Stored data:
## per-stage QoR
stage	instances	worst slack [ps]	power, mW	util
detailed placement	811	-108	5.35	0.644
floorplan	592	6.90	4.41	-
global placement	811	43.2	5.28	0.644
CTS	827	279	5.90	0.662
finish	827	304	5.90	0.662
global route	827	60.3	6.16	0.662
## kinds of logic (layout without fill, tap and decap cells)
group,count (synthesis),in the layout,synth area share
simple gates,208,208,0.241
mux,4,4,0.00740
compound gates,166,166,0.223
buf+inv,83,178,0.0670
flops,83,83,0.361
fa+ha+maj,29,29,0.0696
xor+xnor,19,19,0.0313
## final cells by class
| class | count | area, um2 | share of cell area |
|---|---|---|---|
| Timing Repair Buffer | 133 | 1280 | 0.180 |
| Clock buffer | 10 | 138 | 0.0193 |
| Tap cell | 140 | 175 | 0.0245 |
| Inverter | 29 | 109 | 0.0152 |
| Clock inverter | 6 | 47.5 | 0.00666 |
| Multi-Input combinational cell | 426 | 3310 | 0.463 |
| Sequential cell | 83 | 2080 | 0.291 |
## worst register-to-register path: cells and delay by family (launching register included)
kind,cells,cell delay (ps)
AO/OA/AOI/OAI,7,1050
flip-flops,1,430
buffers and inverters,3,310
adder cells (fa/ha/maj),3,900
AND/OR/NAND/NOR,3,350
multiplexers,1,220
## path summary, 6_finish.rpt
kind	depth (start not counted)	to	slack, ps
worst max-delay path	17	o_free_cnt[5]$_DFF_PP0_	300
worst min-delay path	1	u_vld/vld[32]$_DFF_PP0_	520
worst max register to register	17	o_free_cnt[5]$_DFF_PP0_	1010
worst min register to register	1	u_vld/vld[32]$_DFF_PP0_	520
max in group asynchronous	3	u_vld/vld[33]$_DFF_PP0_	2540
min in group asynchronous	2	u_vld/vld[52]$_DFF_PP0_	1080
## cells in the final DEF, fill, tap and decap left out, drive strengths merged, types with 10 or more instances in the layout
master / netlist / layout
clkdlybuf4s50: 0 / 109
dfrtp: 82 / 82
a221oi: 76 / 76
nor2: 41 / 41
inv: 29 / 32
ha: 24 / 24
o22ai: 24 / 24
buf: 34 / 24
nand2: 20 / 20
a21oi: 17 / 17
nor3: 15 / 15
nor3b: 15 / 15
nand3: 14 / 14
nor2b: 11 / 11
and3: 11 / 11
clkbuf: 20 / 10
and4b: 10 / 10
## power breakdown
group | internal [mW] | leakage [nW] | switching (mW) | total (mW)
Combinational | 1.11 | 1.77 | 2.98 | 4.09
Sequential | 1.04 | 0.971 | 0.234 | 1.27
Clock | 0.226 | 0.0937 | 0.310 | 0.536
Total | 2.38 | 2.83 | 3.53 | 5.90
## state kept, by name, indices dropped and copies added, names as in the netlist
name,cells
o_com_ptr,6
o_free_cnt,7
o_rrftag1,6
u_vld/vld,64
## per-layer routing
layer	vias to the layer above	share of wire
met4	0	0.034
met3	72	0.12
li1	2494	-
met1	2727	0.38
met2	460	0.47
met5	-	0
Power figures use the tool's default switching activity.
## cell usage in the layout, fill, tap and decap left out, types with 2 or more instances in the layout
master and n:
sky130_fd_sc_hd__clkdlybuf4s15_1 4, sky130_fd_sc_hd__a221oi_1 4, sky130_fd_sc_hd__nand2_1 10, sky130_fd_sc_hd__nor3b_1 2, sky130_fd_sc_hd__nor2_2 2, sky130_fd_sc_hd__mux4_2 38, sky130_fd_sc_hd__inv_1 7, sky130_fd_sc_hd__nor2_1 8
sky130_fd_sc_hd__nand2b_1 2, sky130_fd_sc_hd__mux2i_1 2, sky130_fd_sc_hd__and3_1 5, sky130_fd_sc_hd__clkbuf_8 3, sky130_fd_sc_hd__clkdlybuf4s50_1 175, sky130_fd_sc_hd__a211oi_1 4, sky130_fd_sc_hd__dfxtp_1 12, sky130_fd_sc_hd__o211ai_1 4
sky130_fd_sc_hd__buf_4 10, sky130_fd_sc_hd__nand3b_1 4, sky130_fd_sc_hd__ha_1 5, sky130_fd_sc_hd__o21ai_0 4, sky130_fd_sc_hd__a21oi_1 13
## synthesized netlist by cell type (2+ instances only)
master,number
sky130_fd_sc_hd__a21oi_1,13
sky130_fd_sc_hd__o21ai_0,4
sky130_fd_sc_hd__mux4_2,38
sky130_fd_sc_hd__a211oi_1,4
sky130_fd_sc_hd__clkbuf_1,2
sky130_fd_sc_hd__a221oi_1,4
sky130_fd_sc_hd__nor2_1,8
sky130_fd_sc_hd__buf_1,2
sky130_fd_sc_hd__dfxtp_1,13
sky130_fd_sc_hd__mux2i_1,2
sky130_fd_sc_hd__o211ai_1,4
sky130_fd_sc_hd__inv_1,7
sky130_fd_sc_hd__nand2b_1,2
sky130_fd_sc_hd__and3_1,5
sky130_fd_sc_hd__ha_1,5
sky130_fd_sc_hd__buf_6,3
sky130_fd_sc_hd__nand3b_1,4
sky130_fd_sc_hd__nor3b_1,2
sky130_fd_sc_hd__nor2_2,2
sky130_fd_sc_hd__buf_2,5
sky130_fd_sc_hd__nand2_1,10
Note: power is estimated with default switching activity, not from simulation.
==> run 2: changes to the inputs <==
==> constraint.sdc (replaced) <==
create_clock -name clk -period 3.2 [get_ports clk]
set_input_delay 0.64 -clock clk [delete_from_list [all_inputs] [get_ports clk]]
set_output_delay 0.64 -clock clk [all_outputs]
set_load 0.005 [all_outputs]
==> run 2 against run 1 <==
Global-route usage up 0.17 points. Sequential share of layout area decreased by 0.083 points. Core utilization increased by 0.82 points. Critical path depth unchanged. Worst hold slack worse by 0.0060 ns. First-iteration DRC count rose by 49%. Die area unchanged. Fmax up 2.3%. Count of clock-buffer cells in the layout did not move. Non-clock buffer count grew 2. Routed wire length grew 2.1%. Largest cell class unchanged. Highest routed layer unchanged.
===== src/rtl/multi_array_fill_pkg.sv =====
// Shared types and helpers for the multi-array stream loader.
package multi_array_fill_pkg;

  typedef enum logic [2:0] {
    S_RESET = 3'd0,
    S_HDR   = 3'd1,
    S_DATA  = 3'd2,
    S_DONE  = 3'd3,
    S_ERR   = 3'd4
  } STATES_t;

  function automatic int max2(input int a, input int b);
    return (a > b) ? a : b;
  endfunction

endpackage
## config.mk

```make
export PLATFORM = sky130hd
export DESIGN_NAME = debounce
export DESIGN_NICKNAME = d
export VERILOG_FILES = /design/src/rtl/debounce.sv
export SDC_FILE = /design/constraint.sdc
export NUM_CORES = 1
export LEC_CHECK = 0
export CAP_MARGIN = 20
export CORE_MARGIN = 1.5
export CORE_UTILIZATION = 55
export CTS_BUF_LIST = sky130_fd_sc_hd__clkbuf_8
export DETAILED_ROUTE_END_ITERATION = 7
export HOLD_SLACK_MARGIN = 0.15
export PLACE_DENSITY = 0.73
export SKIP_CTS_REPAIR_TIMING = 1
export SYNTH_ARGS = -nofsm -noshare
export SYNTH_HDL_FRONTEND = slang
export SYNTH_SLANG_ARGS = --single-unit
```

## constraint.sdc

```tcl
create_clock -name clk_in -period 3.92 [get_ports clk_in]
set_clock_uncertainty 0.2 [all_clocks]
set_input_delay 0.784 -clock clk_in [delete_from_list [all_inputs] [get_ports clk_in]]
set_output_delay 0.784 -clock clk_in [all_outputs]
set_load 0.02 [all_outputs]
```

_About this exercise_
The required answer is the run of lines above, starting at the line with "138 | 0.0193 |" and ending at the line with "2080 | 0.291 |", reproduced exactly with both ends.

_Final answer_
| Clock buffer | 10 | 138 | 0.0193 |
| Tap cell | 140 | 175 | 0.0245 |
| Inverter | 29 | 109 | 0.0152 |
| Clock inverter | 6 | 47.5 | 0.00666 |
| Multi-Input combinational cell | 426 | 3310 | 0.463 |
| Sequential cell | 83 | 2080 | 0.291 |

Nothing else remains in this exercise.